- Court: New Jersey Court of Errors and Appeals
- Full case name: In the Matter of the Estate of Strittmater
- Decided: May 15, 1947
- Citation: 140 N.J. Eq. 94; 53 A.2d 205 (1947)

Court membership
- Judges sitting: Chief Justice Clarence E. Case, Justices Bodine, Colie, Dill, Donges, Eastwood, Freund, Heher, McGeehan, McLean, Wachenfeld, Wells

Case opinions
- Per curiam
- Dissent: Colie, joined by Wells

= In re Strittmater =

In the Matter of the Estate of Strittmater (140 N.J. Eq. 94) is a 1947 New Jersey legal decision relating to the estate of well-known feminist, Louisa F. Strittmater (1896–1944).

== Background ==
Strittmater's division of her estate to the National Woman's Party (a feminist organization) was listed in her will which was contested based on Stittmater's capacity. Strittmater's lifelong physician, Dr. Sarah Smalley, testified to the court that Strittmater suffered from paranoia and a split personality. There was no contrary medical testimony, although the court noted that the factual evidence supported a split personality. In her public dealings, she was often "entirely reasonable and normal" and demonstrated a healthy, loving relationship with her parents. Yet in some later notes, she described her mother as a "Moronic she-devil" and her father as an "unintelligent savage." Her occasionally reasonable disposition would often be overcome by violent outbursts, including the killing of a pet kitten, explosive tantrums with "vile language," and destruction of household furniture (including a clock).
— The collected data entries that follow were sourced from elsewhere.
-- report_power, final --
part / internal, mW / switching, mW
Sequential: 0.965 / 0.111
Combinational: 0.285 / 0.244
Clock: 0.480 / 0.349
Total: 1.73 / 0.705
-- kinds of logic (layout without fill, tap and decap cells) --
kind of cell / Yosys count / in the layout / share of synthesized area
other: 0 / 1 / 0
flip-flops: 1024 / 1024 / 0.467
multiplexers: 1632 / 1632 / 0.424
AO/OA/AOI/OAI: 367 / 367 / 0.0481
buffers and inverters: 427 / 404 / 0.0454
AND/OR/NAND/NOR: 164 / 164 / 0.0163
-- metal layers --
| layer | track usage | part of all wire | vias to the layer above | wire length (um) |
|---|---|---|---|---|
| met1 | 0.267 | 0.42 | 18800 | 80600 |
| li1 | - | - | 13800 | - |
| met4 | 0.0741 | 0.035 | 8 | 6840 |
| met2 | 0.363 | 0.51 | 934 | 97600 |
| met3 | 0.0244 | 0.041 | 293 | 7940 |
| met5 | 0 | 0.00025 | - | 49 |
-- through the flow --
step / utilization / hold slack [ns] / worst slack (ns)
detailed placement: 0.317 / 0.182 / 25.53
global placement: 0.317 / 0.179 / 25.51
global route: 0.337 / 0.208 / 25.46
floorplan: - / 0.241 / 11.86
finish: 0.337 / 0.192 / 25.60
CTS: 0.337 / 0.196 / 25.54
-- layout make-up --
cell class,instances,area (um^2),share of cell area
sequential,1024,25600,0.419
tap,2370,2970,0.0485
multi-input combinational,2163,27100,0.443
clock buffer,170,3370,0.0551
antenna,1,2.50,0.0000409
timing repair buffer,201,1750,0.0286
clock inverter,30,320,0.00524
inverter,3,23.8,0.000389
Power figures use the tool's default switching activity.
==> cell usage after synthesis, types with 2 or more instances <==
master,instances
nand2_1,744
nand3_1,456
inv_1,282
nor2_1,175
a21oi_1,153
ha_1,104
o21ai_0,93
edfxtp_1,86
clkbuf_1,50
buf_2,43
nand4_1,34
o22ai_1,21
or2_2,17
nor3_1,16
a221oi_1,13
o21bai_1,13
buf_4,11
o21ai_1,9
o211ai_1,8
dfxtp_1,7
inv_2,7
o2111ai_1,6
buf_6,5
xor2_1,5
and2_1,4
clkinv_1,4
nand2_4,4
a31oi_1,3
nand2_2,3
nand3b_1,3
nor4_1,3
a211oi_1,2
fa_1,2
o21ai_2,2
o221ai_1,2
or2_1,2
File: src/rtl/fifo_pkg.sv
// ============================================================================
// Module  : fifo_pkg
// Brief   : Shared constants, state encoding and decode helper for fifo_ctrl.
// Revision: 1.0 - initial release
// ============================================================================
`default_nettype none

package fifo_pkg;

  localparam int ADDR_W = 3;
  localparam int DEPTH  = 2 ** ADDR_W;

  // State records the operation performed on the most recent edge.
  localparam logic [2:0] ST_IDLE   = 3'd0;
  localparam logic [2:0] ST_WRITE  = 3'd1;
  localparam logic [2:0] ST_READ   = 3'd2;
  localparam logic [2:0] ST_RDWR   = 3'd3;
  localparam logic [2:0] ST_WR_ERR = 3'd4;
  localparam logic [2:0] ST_RD_ERR = 3'd5;

  function automatic logic [2:0] next_state(
    input logic wr_ok,
    input logic rd_ok,
    input logic wr_req,
    input logic rd_req
  );
    logic [2:0] st;
    st = ST_IDLE;
    if (wr_ok && rd_ok) begin
      st = ST_RDWR;
    end else if (wr_ok) begin
      st = ST_WRITE;
    end else if (rd_ok) begin
      st = ST_READ;
    end else if (wr_req) begin
      st = ST_WR_ERR;
    end else if (rd_req) begin
      st = ST_RD_ERR;
    end
    return st;
  endfunction

endpackage

`default_nettype wire

File: src/rtl/fifo_ctrl_if.sv
// ============================================================================
// Module  : fifo_ctrl_if
// Brief   : FIFO request/status and register-file port bundle for fifo_ctrl.
//           Optional almost_* signals exist when FIFO_CTRL_ALMOST_EN is defined.
// Revision: 1.0 - initial release
// ============================================================================
`default_nettype none

interface fifo_ctrl_if #(
  parameter int DATA_W = 32,
  parameter int ADDR_W = 3
) ();

  logic              wr_en;
  logic              rd_en;
  logic              we;
  logic [ADDR_W-1:0] wAddr;
  logic [ADDR_W-1:0] rAddr;
  logic [DATA_W-1:0] rData;
  logic [DATA_W-1:0] dout;
  logic [ADDR_W:0]   data_count;
  logic              full;
  logic              empty;
  logic              wr_ack;
  logic              wr_err;
  logic              rd_ack;
  logic              rd_err;
`ifdef FIFO_CTRL_ALMOST_EN
  logic              almost_full;
  logic              almost_empty;
`endif

  // master: the FIFO user plus register file; slave: the controller.
  modport master (
    output wr_en, rd_en, rData,
    input  we, wAddr, rAddr, dout, data_count, full, empty,
`ifdef FIFO_CTRL_ALMOST_EN
    input  almost_full, almost_empty,
`endif
    input  wr_ack, wr_err, rd_ack, rd_err
  );

  modport slave (
    input  wr_en, rd_en, rData,
    output we, wAddr, rAddr, dout, data_count, full, empty,
`ifdef FIFO_CTRL_ALMOST_EN
    output almost_full, almost_empty,
`endif
    output wr_ack, wr_err, rd_ack, rd_err
  );

endinterface

`default_nettype wire

File: src/rtl/fifo_ptr.sv
// ============================================================================
// Module  : fifo_ptr
// Brief   : Wrapping ADDR_W-bit pointer with increment enable, async reset.
// Revision: 1.0 - initial release
// ============================================================================
`default_nettype none

module fifo_ptr #(
  parameter int ADDR_W = 3
) (
  input  wire logic              clk,
  input  wire logic              reset,
  input  wire logic              inc_i,
  output logic      [ADDR_W-1:0] ptr_o
);

  localparam logic [ADDR_W-1:0] PTR_ONE = ADDR_W'(1);

  logic [ADDR_W-1:0] ptr_q;
  logic [ADDR_W-1:0] ptr_d;

  // Natural overflow gives the modulo-DEPTH wrap.
  always_comb begin
    ptr_d = ptr_q;
    if (inc_i) begin
      ptr_d = ptr_q + PTR_ONE;
    end
  end

  always_ff @(posedge clk or posedge reset) begin
    if (reset) begin
      ptr_q <= '0;
    end else begin
      ptr_q <= ptr_d;
    end
  end

  assign ptr_o = ptr_q;

endmodule

`default_nettype wire

File: src/rtl/fifo_ctrl.sv
// ============================================================================
// Module  : fifo_ctrl
// Brief   : Sequencing controller turning an external register file into a
//           synchronous FIFO. Define FIFO_CTRL_ALMOST_EN for almost_* flags.
// Revision: 1.0 - initial release
// ============================================================================
`default_nettype none

module fifo_ctrl #(
  parameter int DATA_W = 32,
  parameter int ADDR_W = fifo_pkg::ADDR_W
) (
  input  wire logic   clk,
  input  wire logic   reset,
  fifo_ctrl_if.slave  bus
);

  import fifo_pkg::*;

  localparam logic [ADDR_W:0] CNT_ONE  = {{ADDR_W{1'b0}}, 1'b1};
  localparam logic [ADDR_W:0] CNT_FULL = {1'b1, {ADDR_W{1'b0}}};

  logic [ADDR_W:0]   count_q;
  logic [ADDR_W:0]   count_d;
  logic [DATA_W-1:0] dout_q;
  logic [DATA_W-1:0] dout_d;
  logic [2:0]        state_q;
  logic [2:0]        state_d;
  logic              cross_err_q;
  logic              cross_err_d;

  logic              full_w;
  logic              empty_w;
  logic              wr_ok_w;
  logic              rd_ok_w;
  logic [ADDR_W-1:0] head_w;
  logic [ADDR_W-1:0] tail_w;

  assign full_w  = (count_q == CNT_FULL);
  assign empty_w = (count_q == '0);

  // A read on an empty FIFO is never satisfied by the word written alongside it.
  assign wr_ok_w = bus.wr_en && !full_w;
  assign rd_ok_w = bus.rd_en && !empty_w;

  fifo_ptr #(
    .ADDR_W (ADDR_W)
  ) u_head (
    .clk   (clk),
    .reset (reset),
    .inc_i (rd_ok_w),
    .ptr_o (head_w)
  );

  fifo_ptr #(
    .ADDR_W (ADDR_W)
  ) u_tail (
    .clk   (clk),
    .reset (reset),
    .inc_i (wr_ok_w),
    .ptr_o (tail_w)
  );

  always_comb begin
    count_d     = count_q;
    dout_d      = dout_q;
    state_d     = next_state(wr_ok_w, rd_ok_w, bus.wr_en, bus.rd_en);
    cross_err_d = bus.wr_en && bus.rd_en && (full_w || empty_w);
    case ({wr_ok_w, rd_ok_w})
      2'b10:   count_d = count_q + CNT_ONE;
      2'b01:   count_d = count_q - CNT_ONE;
      default: count_d = count_q;
    endcase
    if (rd_ok_w) begin
      dout_d = bus.rData;
    end
  end

  always_ff @(posedge clk or posedge reset) begin
    if (reset) begin
      count_q     <= '0;
      dout_q      <= '0;
      state_q     <= ST_IDLE;
      cross_err_q <= 1'b0;
    end else begin
      count_q     <= count_d;
      dout_q      <= dout_d;
      state_q     <= state_d;
      cross_err_q <= cross_err_d;
    end
  end

`ifdef FIFO_CTRL_ALMOST_EN
  logic almost_full_q;
  logic almost_empty_q;

  always_ff @(posedge clk or posedge reset) begin
    if (reset) begin
      almost_full_q  <= 1'b0;
      almost_empty_q <= 1'b1;
    end else begin
      almost_full_q  <= (count_d >= (CNT_FULL - CNT_ONE));
      almost_empty_q <= (count_d <= CNT_ONE);
    end
  end

  assign bus.almost_full  = almost_full_q;
  assign bus.almost_empty = almost_empty_q;
`endif

  // A both-request that was half rejected lands in WRITE or READ; the
  // cross_err bit supplies the error pulse for the rejected half.
  assign bus.wr_ack = (state_q == ST_WRITE) || (state_q == ST_RDWR);
  assign bus.rd_ack = (state_q == ST_READ)  || (state_q == ST_RDWR);
  assign bus.wr_err = (state_q == ST_WR_ERR) || ((state_q == ST_READ)  && cross_err_q);
  assign bus.rd_err = (state_q == ST_RD_ERR) || ((state_q == ST_WRITE) && cross_err_q);

  assign bus.we         = wr_ok_w;
  assign bus.wAddr      = tail_w;
  assign bus.rAddr      = head_w;
  assign bus.dout       = dout_q;
  assign bus.data_count = count_q;
  assign bus.full       = full_w;
  assign bus.empty      = empty_w;

endmodule

`default_nettype wire

File: src/flat_wrapper.sv
// flat-port wrapper written by rule: the top's interface ports become plain ports
module fifo_ctrl_flat import fifo_pkg::*;
#(
  parameter int DATA_W = 32,
  parameter int ADDR_W = fifo_pkg::ADDR_W
)
  (clk, reset, bus_wr_en, bus_rd_en, bus_rData, bus_we, bus_wAddr, bus_rAddr, bus_dout, bus_data_count, bus_full, bus_empty, bus_wr_ack, bus_wr_err, bus_rd_ack, bus_rd_err);
  fifo_ctrl_if #(.DATA_W(DATA_W), .ADDR_W(ADDR_W)) bus_i ();
  input  wire logic clk;
  input  wire logic reset;
  input wire logic [$bits(bus_i.wr_en)-1:0] bus_wr_en;
  input wire logic [$bits(bus_i.rd_en)-1:0] bus_rd_en;
  input wire logic [$bits(bus_i.rData)-1:0] bus_rData;
  output wire logic [$bits(bus_i.we)-1:0] bus_we;
  output wire logic [$bits(bus_i.wAddr)-1:0] bus_wAddr;
  output wire logic [$bits(bus_i.rAddr)-1:0] bus_rAddr;
  output wire logic [$bits(bus_i.dout)-1:0] bus_dout;
  output wire logic [$bits(bus_i.data_count)-1:0] bus_data_count;
  output wire logic [$bits(bus_i.full)-1:0] bus_full;
  output wire logic [$bits(bus_i.empty)-1:0] bus_empty;
  output wire logic [$bits(bus_i.wr_ack)-1:0] bus_wr_ack;
  output wire logic [$bits(bus_i.wr_err)-1:0] bus_wr_err;
  output wire logic [$bits(bus_i.rd_ack)-1:0] bus_rd_ack;
  output wire logic [$bits(bus_i.rd_err)-1:0] bus_rd_err;
  assign bus_i.wr_en = bus_wr_en;
  assign bus_i.rd_en = bus_rd_en;
  assign bus_i.rData = bus_rData;
  assign bus_we = bus_i.we;
  assign bus_wAddr = bus_i.wAddr;
  assign bus_rAddr = bus_i.rAddr;
  assign bus_dout = bus_i.dout;
  assign bus_data_count = bus_i.data_count;
  assign bus_full = bus_i.full;
  assign bus_empty = bus_i.empty;
  assign bus_wr_ack = bus_i.wr_ack;
  assign bus_wr_err = bus_i.wr_err;
  assign bus_rd_ack = bus_i.rd_ack;
  assign bus_rd_err = bus_i.rd_err;
  fifo_ctrl #(.DATA_W(DATA_W), .ADDR_W(ADDR_W)) u_core (.clk(clk), .reset(reset), .bus(bus_i));
endmodule
`config.mk`:
```
export PLATFORM = sky130hd
export DESIGN_NAME = alu_seq_ctrl
export DESIGN_NICKNAME = d
export VERILOG_FILES = /design/src/rtl/alu_seq_pkg.sv /design/src/rtl/alu_seq_ctrl_shifter.sv /design/src/rtl/alu_seq_ctrl.sv
export SDC_FILE = /design/constraint.sdc
export NUM_CORES = 1
export LEC_CHECK = 0
export BUFFER_PORTS_ARGS = -buffer_cell sky130_fd_sc_hd__buf_2
export CELL_PAD_IN_SITES_DETAIL_PLACEMENT = 0
export CELL_PAD_IN_SITES_GLOBAL_PLACEMENT = 1
export CORE_MARGIN = 3
export CORE_UTILIZATION = 42
export CTS_BUF_LIST = sky130_fd_sc_hd__clkbuf_8
export CTS_CLUSTER_SIZE = 28
export DETAILED_ROUTE_END_ITERATION = 12
export GPL_ROUTABILITY_DRIVEN = 0
export MAX_ROUTING_LAYER = met4
export PLACE_DENSITY = 0.95
export SLEW_MARGIN = 10
export SYNTH_ARGS = -nofsm -noshare
export SYNTH_HDL_FRONTEND = slang
export SYNTH_SLANG_ARGS = --single-unit
```
`constraint.sdc`:
```
create_clock -name clk_in -period 4.29 [get_ports clk_in]
set_input_delay 0.858 -clock clk_in [delete_from_list [all_inputs] [get_ports clk_in]]
set_output_delay 0.858 -clock clk_in [all_outputs]
set_load 0.05 [all_outputs]
```
[src/rtl/seg_to_count_decoder.sv]
// Decodes a four-digit seven-segment display snapshot into its decimal value,
// one digit per clock, most significant digit first, with a ready/valid handshake on each side.
module seg_to_count_decoder #(
    parameter int ACTIVE_LOW    = 1,
    parameter int LEADING_BLANK = 1
) (
    input  logic        clk,
    input  logic        rst,
    input  logic [27:0] hex_arr,
    input  logic        in_valid,
    output logic        in_ready,
    output logic [13:0] count,
    output logic        err,
    output logic [1:0]  err_digit,
    output logic        out_valid,
    input  logic        out_ready
);

    typedef enum logic [1:0] {IDLE, DECODE, DONE} state_t;

    state_t      state_reg, state_next;
    logic [27:0] hex_reg, hex_next;
    logic [13:0] acc_reg, acc_next;
    logic [1:0]  idx_reg, idx_next;
    logic        err_reg, err_next;
    logic [1:0]  err_digit_reg, err_digit_next;
    logic        lead_blank_reg, lead_blank_next;

    // Packed result: {is_blank, is_numeral, value[3:0]}. Takes active-low codes.
    function automatic logic [5:0] decode_seg(input logic [6:0] c);
        case (c)
            7'h40:   decode_seg = 6'b01_0000;
            7'h79:   decode_seg = 6'b01_0001;
            7'h24:   decode_seg = 6'b01_0010;
            7'h30:   decode_seg = 6'b01_0011;
            7'h19:   decode_seg = 6'b01_0100;
            7'h12:   decode_seg = 6'b01_0101;
            7'h02:   decode_seg = 6'b01_0110;
            7'h78:   decode_seg = 6'b01_0111;
            7'h00:   decode_seg = 6'b01_1000;
            7'h10:   decode_seg = 6'b01_1001;
            7'h7F:   decode_seg = 6'b10_0000;
            default: decode_seg = 6'b00_0000;
        endcase
    endfunction

    logic [5:0] dig_info [4];

    generate
        for (genvar gi = 0; gi < 4; gi++) begin : g_digit
            logic [6:0] norm_code;
            assign norm_code    = (ACTIVE_LOW != 0) ? hex_reg[gi*7 +: 7] : ~hex_reg[gi*7 +: 7];
            assign dig_info[gi] = decode_seg(norm_code);
        end
    endgenerate

    logic [5:0] cur_info;
    logic       cur_blank;
    logic       cur_numeral;
    logic       step_valid;
    logic [3:0] step_val;

    assign cur_info    = dig_info[idx_reg];
    assign cur_blank   = cur_info[5];
    assign cur_numeral = cur_info[4];
    // A blank is only a zero while everything to its left has also been blank.
    assign step_valid  = cur_numeral || (cur_blank && (LEADING_BLANK != 0) && lead_blank_reg);
    assign step_val    = step_valid ? cur_info[3:0] : 4'd0;

    always_comb begin
        state_next      = state_reg;
        hex_next        = hex_reg;
        acc_next        = acc_reg;
        idx_next        = idx_reg;
        err_next        = err_reg;
        err_digit_next  = err_digit_reg;
        lead_blank_next = lead_blank_reg;
        case (state_reg)
            IDLE: begin
                if (in_valid) begin
                    hex_next        = hex_arr;
                    acc_next        = 14'd0;
                    idx_next        = 2'd3;
                    err_next        = 1'b0;
                    err_digit_next  = 2'd0;
                    lead_blank_next = 1'b1;
                    state_next      = DECODE;
                end
            end
            DECODE: begin
                acc_next        = (acc_reg << 3) + (acc_reg << 1) + {10'd0, step_val};
                lead_blank_next = lead_blank_reg && cur_blank;
                if (!step_valid && !err_reg) begin
                    err_next       = 1'b1;
                    err_digit_next = idx_reg;
                end
                idx_next = idx_reg - 2'd1;
                if (idx_reg == 2'd0) begin
                    state_next = DONE;
                end
            end
            DONE: begin
                if (out_ready) begin
                    state_next = IDLE;
                end
            end
            default: state_next = IDLE;
        endcase
    end

    always_ff @(posedge clk) begin
        if (rst) begin
            state_reg      <= IDLE;
            hex_reg        <= 28'd0;
            acc_reg        <= 14'd0;
            idx_reg        <= 2'd0;
            err_reg        <= 1'b0;
            err_digit_reg  <= 2'd0;
            lead_blank_reg <= 1'b0;
        end else begin
            state_reg      <= state_next;
            hex_reg        <= hex_next;
            acc_reg        <= acc_next;
            idx_reg        <= idx_next;
            err_reg        <= err_next;
            err_digit_reg  <= err_digit_next;
            lead_blank_reg <= lead_blank_next;
        end
    end

    assign in_ready  = (state_reg == IDLE);
    assign out_valid = (state_reg == DONE);
    assign count     = err_reg ? 14'd0 : acc_reg;
    assign err       = err_reg;
    assign err_digit = err_digit_reg;

endmodule

[config.mk]
export PLATFORM = sky130hd
export DESIGN_NAME = seg_to_count_decoder
export DESIGN_NICKNAME = d
export VERILOG_FILES = /design/src/rtl/seg_to_count_decoder.sv
export SDC_FILE = /design/constraint.sdc
export NUM_CORES = 1
export LEC_CHECK = 0
export CAP_MARGIN = 20
export CORE_MARGIN = 2
export CORE_UTILIZATION = 53
export CTS_CLUSTER_SIZE = 40
export DETAILED_ROUTE_END_ITERATION = 10
export GPL_TIMING_DRIVEN = 0
export PLACE_DENSITY = 0.9
export SYNTH_ARGS = -nofsm -noshare
export SYNTH_HDL_FRONTEND = slang
export SYNTH_SLANG_ARGS = --single-unit
[constraint.sdc]
create_clock -name clk -period 7.5 [get_ports clk]
set_input_delay 0.75 -clock clk [delete_from_list [all_inputs] [get_ports clk]]
set_output_delay 0.75 -clock clk [all_outputs]
set_load 0.01 [all_outputs]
Her secret scribblings espoused an "insane hatred of men" that manifested in a desire that all baby boys be "put to death at birth."

== Decision==
The Essex County Orphans' Court found Strittmater to be incapable of executing the will in probate. On appeal, the decision was upheld; the Court of Appeals stated that ". . . it was her paranoic condition, especially her insane delusions about the male, that led her to leave her estate to the National Women’s Party." (Note: The court mistakenly refers to the organization as the National Women's Party, where it is actually the National Woman's Party) The court, holding that she lacked mental capacity, invalidated the will and distributed her assets to her closest relatives through intestate succession.

The Strittmater decision has been described as a pretextual decision arising from the judges' biases.